Neither is necessarily wrong, as they have a different universe of analysis.
the way I parsed the question made it seem that they are incompatible. hence why I asked. it's my bad because I didn't explain myself.

I understood the first sentence to be saying that the proportion of men experiencing "imposter's syndrome" is the equal to the proportion of woman experiencing it.

I understood The second sentence to say that a higher proportion of women experience it.

To my understanding, it's not possible for these two statements to be true at the same time. So one must be wrong.

"Not all foo are bar."

"This foo is bar."

Both statements can be true simultaneously.

Of course, that's true but I can't map that to the statements at hand.

I understood it to be:

P(W) == P(M)

and P(W) > P(M)

"In one study" means "In a particular sample." A sample does not always share the same characteristics as the population.
if a study can't be replicated then the study is wrong isn't it?

either the sample was too small, they got unlucky or the result is stated too generally.

> if a study can't be replicated then the study is wrong isn't it?

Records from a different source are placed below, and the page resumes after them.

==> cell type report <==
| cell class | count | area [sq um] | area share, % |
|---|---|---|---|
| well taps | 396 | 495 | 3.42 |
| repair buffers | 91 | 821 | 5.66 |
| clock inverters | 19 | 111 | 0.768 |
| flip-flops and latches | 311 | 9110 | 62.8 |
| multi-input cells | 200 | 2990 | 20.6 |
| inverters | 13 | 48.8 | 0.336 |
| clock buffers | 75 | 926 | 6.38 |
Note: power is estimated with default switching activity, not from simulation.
`src/rtl/vend_pkg.sv`:
```
// Shared constants, state encoding and price selection for the vending credit controller.
package vend_pkg;

  localparam logic [7:0] COIN_NICKEL  = 8'd5;
  localparam logic [7:0] COIN_DIME    = 8'd10;
  localparam logic [7:0] COIN_QUARTER = 8'd25;

  localparam int unsigned DEF_MAX_CREDIT    = 200;
  localparam int unsigned DEF_PRICE_GUM     = 50;
  localparam int unsigned DEF_PRICE_CANDY   = 75;
  localparam int unsigned DEF_PRICE_COOKIES = 65;
  localparam int unsigned DEF_PRICE_CHIPS   = 85;
  localparam int unsigned DEF_CHANGE_GAP    = 2;

  // Bit positions of the change coin-select one-hot.
  localparam int unsigned SEL_NICKEL  = 0;
  localparam int unsigned SEL_DIME    = 1;
  localparam int unsigned SEL_QUARTER = 2;

  typedef enum logic [1:0] {
    StCredit = 2'd0,
    StChange = 2'd1,
    StGap    = 2'd2
  } state_e;

  // sel = {chips, cookies, candy, gum}; gum wins, and the held price survives an idle select.
  function automatic logic [7:0] item_price(input logic [3:0] sel,
                                            input logic [7:0] p_gum,
                                            input logic [7:0] p_candy,
                                            input logic [7:0] p_cookies,
                                            input logic [7:0] p_chips,
                                            input logic [7:0] held);
    logic [7:0] price;
    if (sel[0])      price = p_gum;
    else if (sel[1]) price = p_candy;
    else if (sel[2]) price = p_cookies;
    else if (sel[3]) price = p_chips;
    else             price = held;
    return price;
  endfunction

endpackage

```
`src/rtl/vend_credit_ctrl_if.sv`:
```
// Coin acceptor / dispenser / change-ejector signals around the credit controller.
interface vend_credit_ctrl_if;
  logic       nickel;
  logic       dime;
  logic       quarter;
  logic       coin_return;
  logic       gum_dispence;
  logic       candy_dispence;
  logic       cookies_dispence;
  logic       chips_dispence;
  logic       subtract;
  logic       done;
  logic [7:0] coins;
  logic       coin_reject;
  logic       ret_quarter;
  logic       ret_dime;
  logic       ret_nickel;
  logic       busy;

  modport master (
    output nickel, dime, quarter, coin_return,
    output gum_dispence, candy_dispence, cookies_dispence, chips_dispence,
    output subtract, done,
    input  coins, coin_reject, ret_quarter, ret_dime, ret_nickel, busy
  );

  modport slave (
    input  nickel, dime, quarter, coin_return,
    input  gum_dispence, candy_dispence, cookies_dispence, chips_dispence,
    input  subtract, done,
    output coins, coin_reject, ret_quarter, ret_dime, ret_nickel, busy
  );
endinterface

```
`src/rtl/vend_change_gen.sv`:
```
// Greedy change selector: picks the largest coin that fits and returns the reduced credit.
module vend_change_gen
  import vend_pkg::*;
(
  input  logic [7:0] i_credit,
  output logic [2:0] o_sel,
  output logic [7:0] o_credit
);

  always_comb begin
    o_sel    = 3'b000;
    o_credit = 8'd0;
    if (i_credit >= COIN_QUARTER) begin
      o_sel[SEL_QUARTER] = 1'b1;
      o_credit           = i_credit - COIN_QUARTER;
    end else if (i_credit >= COIN_DIME) begin
      o_sel[SEL_DIME] = 1'b1;
      o_credit        = i_credit - COIN_DIME;
    end else if (i_credit >= COIN_NICKEL) begin
      o_sel[SEL_NICKEL] = 1'b1;
      o_credit          = i_credit - COIN_NICKEL;
    end
    // A 1..4c remainder is dropped with no pulse.
  end

endmodule

```
`src/rtl/vend_credit_ctrl.sv`:
```
// Credit accumulator, price deduction and paced greedy change return for the vending dispenser.
module vend_credit_ctrl
  import vend_pkg::*;
#(
  parameter int unsigned MAX_CREDIT    = DEF_MAX_CREDIT,
  parameter int unsigned PRICE_GUM     = DEF_PRICE_GUM,
  parameter int unsigned PRICE_CANDY   = DEF_PRICE_CANDY,
  parameter int unsigned PRICE_COOKIES = DEF_PRICE_COOKIES,
  parameter int unsigned PRICE_CHIPS   = DEF_PRICE_CHIPS,
  parameter int unsigned CHANGE_GAP    = DEF_CHANGE_GAP
) (
  input logic               clk,
  input logic               reset,
  vend_credit_ctrl_if.slave bus
);

  localparam int unsigned GapW = (CHANGE_GAP > 1) ? $clog2(CHANGE_GAP) : 1;

  state_e          r_state;
  logic [7:0]      r_coins;
  logic [7:0]      r_price;
  logic [GapW-1:0] r_gap_cnt;
  logic            r_reject;
  logic [2:0]      r_ret;
  logic            r_busy;

  state_e          w_state_nxt;
  logic [7:0]      w_coins_nxt;
  logic [7:0]      w_price_nxt;
  logic [GapW-1:0] w_gap_nxt;
  logic            w_reject_nxt;
  logic [2:0]      w_ret_nxt;
  logic            w_busy_nxt;

  logic [8:0]      w_sum;
  logic [8:0]      w_deduct;
  logic [8:0]      w_base;
  logic [8:0]      w_total;
  logic            w_coin_in;
  logic [2:0]      w_chg_sel;
  logic [7:0]      w_chg_credit;

  vend_change_gen u_change_gen (
    .i_credit (r_coins),
    .o_sel    (w_chg_sel),
    .o_credit (w_chg_credit)
  );

  always_comb begin
    w_price_nxt = item_price({bus.chips_dispence, bus.cookies_dispence,
                              bus.candy_dispence, bus.gum_dispence},
                             8'(PRICE_GUM), 8'(PRICE_CANDY), 8'(PRICE_COOKIES),
                             8'(PRICE_CHIPS), r_price);
  end

  always_comb begin
    w_state_nxt  = r_state;
    w_coins_nxt  = r_coins;
    w_gap_nxt    = r_gap_cnt;
    w_reject_nxt = 1'b0;
    w_ret_nxt    = 3'b000;
    w_coin_in    = bus.nickel | bus.dime | bus.quarter;
    w_sum        = (bus.nickel  ? {1'b0, COIN_NICKEL}  : 9'd0)
                 + (bus.dime    ? {1'b0, COIN_DIME}    : 9'd0)
                 + (bus.quarter ? {1'b0, COIN_QUARTER} : 9'd0);
    w_deduct     = bus.subtract ? {1'b0, r_price} : 9'd0;
    // Deduction saturates so an underpaid subtract clears credit instead of wrapping.
    w_base       = ({1'b0, r_coins} >= w_deduct) ? ({1'b0, r_coins} - w_deduct) : 9'd0;
    w_total      = w_base + w_sum;

    unique case (r_state)
      StCredit: begin
        if (w_total > 9'(MAX_CREDIT)) begin
          w_coins_nxt  = w_base[7:0];
          w_reject_nxt = 1'b1;
        end else begin
          w_coins_nxt = w_total[7:0];
        end
        if ((bus.done || bus.coin_return) && (w_coins_nxt != 8'd0)) begin
          w_state_nxt = StChange;
        end
      end
      StChange: begin
        w_reject_nxt = w_coin_in;
        w_ret_nxt    = w_chg_sel;
        w_coins_nxt  = w_chg_credit;
        if (w_chg_credit != 8'd0) begin
          w_state_nxt = StGap;
          w_gap_nxt   = GapW'(CHANGE_GAP - 1);
        end else begin
          w_state_nxt = StCredit;
        end
      end
      StGap: begin
        w_reject_nxt = w_coin_in;
        if (r_gap_cnt == '0) begin
          w_state_nxt = StChange;
        end else begin
          w_gap_nxt = r_gap_cnt - 1'b1;
        end
      end
      default: begin
        w_state_nxt = StCredit;
      end
    endcase

    // Busy also covers the cycle in which the final change pulse is visible.
    w_busy_nxt = (w_state_nxt != StCredit) || (r_state == StChange);
  end

  always_ff @(posedge clk or posedge reset) begin
    if (reset) begin
      r_state   <= StCredit;
      r_coins   <= 8'd0;
      r_price   <= 8'd0;
      r_gap_cnt <= '0;
      r_reject  <= 1'b0;
      r_ret     <= 3'b000;
      r_busy    <= 1'b0;
    end else begin
      r_state   <= w_state_nxt;
      r_coins   <= w_coins_nxt;
      r_price   <= w_price_nxt;
      r_gap_cnt <= w_gap_nxt;
      r_reject  <= w_reject_nxt;
      r_ret     <= w_ret_nxt;
      r_busy    <= w_busy_nxt;
    end
  end

  assign bus.coins       = r_coins;
  assign bus.coin_reject = r_reject;
  assign bus.ret_quarter = r_ret[SEL_QUARTER];
  assign bus.ret_dime    = r_ret[SEL_DIME];
  assign bus.ret_nickel  = r_ret[SEL_NICKEL];
  assign bus.busy        = r_busy;

endmodule

```
`src/flat_wrapper.sv`:
```
// flat-port wrapper written by rule: the top's interface ports become plain ports
module vend_credit_ctrl_flat import vend_pkg::*;
#(
  parameter int unsigned MAX_CREDIT    = DEF_MAX_CREDIT,
  parameter int unsigned PRICE_GUM     = DEF_PRICE_GUM,
  parameter int unsigned PRICE_CANDY   = DEF_PRICE_CANDY,
  parameter int unsigned PRICE_COOKIES = DEF_PRICE_COOKIES,
  parameter int unsigned PRICE_CHIPS   = DEF_PRICE_CHIPS,
  parameter int unsigned CHANGE_GAP    = DEF_CHANGE_GAP
)
  (clk, reset, bus_nickel, bus_dime, bus_quarter, bus_coin_return, bus_gum_dispence, bus_candy_dispence, bus_cookies_dispence, bus_chips_dispence, bus_subtract, bus_done, bus_coins, bus_coin_reject, bus_ret_quarter, bus_ret_dime, bus_ret_nickel, bus_busy);
  vend_credit_ctrl_if bus_i ();
  input logic clk;
  input logic reset;
  input wire logic [$bits(bus_i.nickel)-1:0] bus_nickel;
  input wire logic [$bits(bus_i.dime)-1:0] bus_dime;
  input wire logic [$bits(bus_i.quarter)-1:0] bus_quarter;
  input wire logic [$bits(bus_i.coin_return)-1:0] bus_coin_return;
  input wire logic [$bits(bus_i.gum_dispence)-1:0] bus_gum_dispence;
  input wire logic [$bits(bus_i.candy_dispence)-1:0] bus_candy_dispence;
  input wire logic [$bits(bus_i.cookies_dispence)-1:0] bus_cookies_dispence;
  input wire logic [$bits(bus_i.chips_dispence)-1:0] bus_chips_dispence;
  input wire logic [$bits(bus_i.subtract)-1:0] bus_subtract;
  input wire logic [$bits(bus_i.done)-1:0] bus_done;
  output wire logic [$bits(bus_i.coins)-1:0] bus_coins;
  output wire logic [$bits(bus_i.coin_reject)-1:0] bus_coin_reject;
  output wire logic [$bits(bus_i.ret_quarter)-1:0] bus_ret_quarter;
  output wire logic [$bits(bus_i.ret_dime)-1:0] bus_ret_dime;
  output wire logic [$bits(bus_i.ret_nickel)-1:0] bus_ret_nickel;
  output wire logic [$bits(bus_i.busy)-1:0] bus_busy;
  assign bus_i.nickel = bus_nickel;
  assign bus_i.dime = bus_dime;
  assign bus_i.quarter = bus_quarter;
  assign bus_i.coin_return = bus_coin_return;
  assign bus_i.gum_dispence = bus_gum_dispence;
  assign bus_i.candy_dispence = bus_candy_dispence;
  assign bus_i.cookies_dispence = bus_cookies_dispence;
  assign bus_i.chips_dispence = bus_chips_dispence;
  assign bus_i.subtract = bus_subtract;
  assign bus_i.done = bus_done;
  assign bus_coins = bus_i.coins;
  assign bus_coin_reject = bus_i.coin_reject;
  assign bus_ret_quarter = bus_i.ret_quarter;
  assign bus_ret_dime = bus_i.ret_dime;
  assign bus_ret_nickel = bus_i.ret_nickel;
  assign bus_busy = bus_i.busy;
  vend_credit_ctrl #(.MAX_CREDIT(MAX_CREDIT), .PRICE_GUM(PRICE_GUM), .PRICE_CANDY(PRICE_CANDY), .PRICE_COOKIES(PRICE_COOKIES), .PRICE_CHIPS(PRICE_CHIPS), .CHANGE_GAP(CHANGE_GAP)) u_core (.clk(clk), .reset(reset), .bus(bus_i));
endmodule
```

Not necessarily. Maybe the replications were flawed. Characteristics of a population can change over time. Blah, blah, blah. It's incredibly hard to say something is flat wrong or absolutely correct. A good scientist uses what others might call "weasel" words (I hate that term), like, "The data is (in)consistent with the hypothesis."

The more evidence that mounts for or against a hypothesis, well, it's up to you to decide how to act.

"P(W) == P(M)" is not supported by the statement. More like "P(W), but also P(M)"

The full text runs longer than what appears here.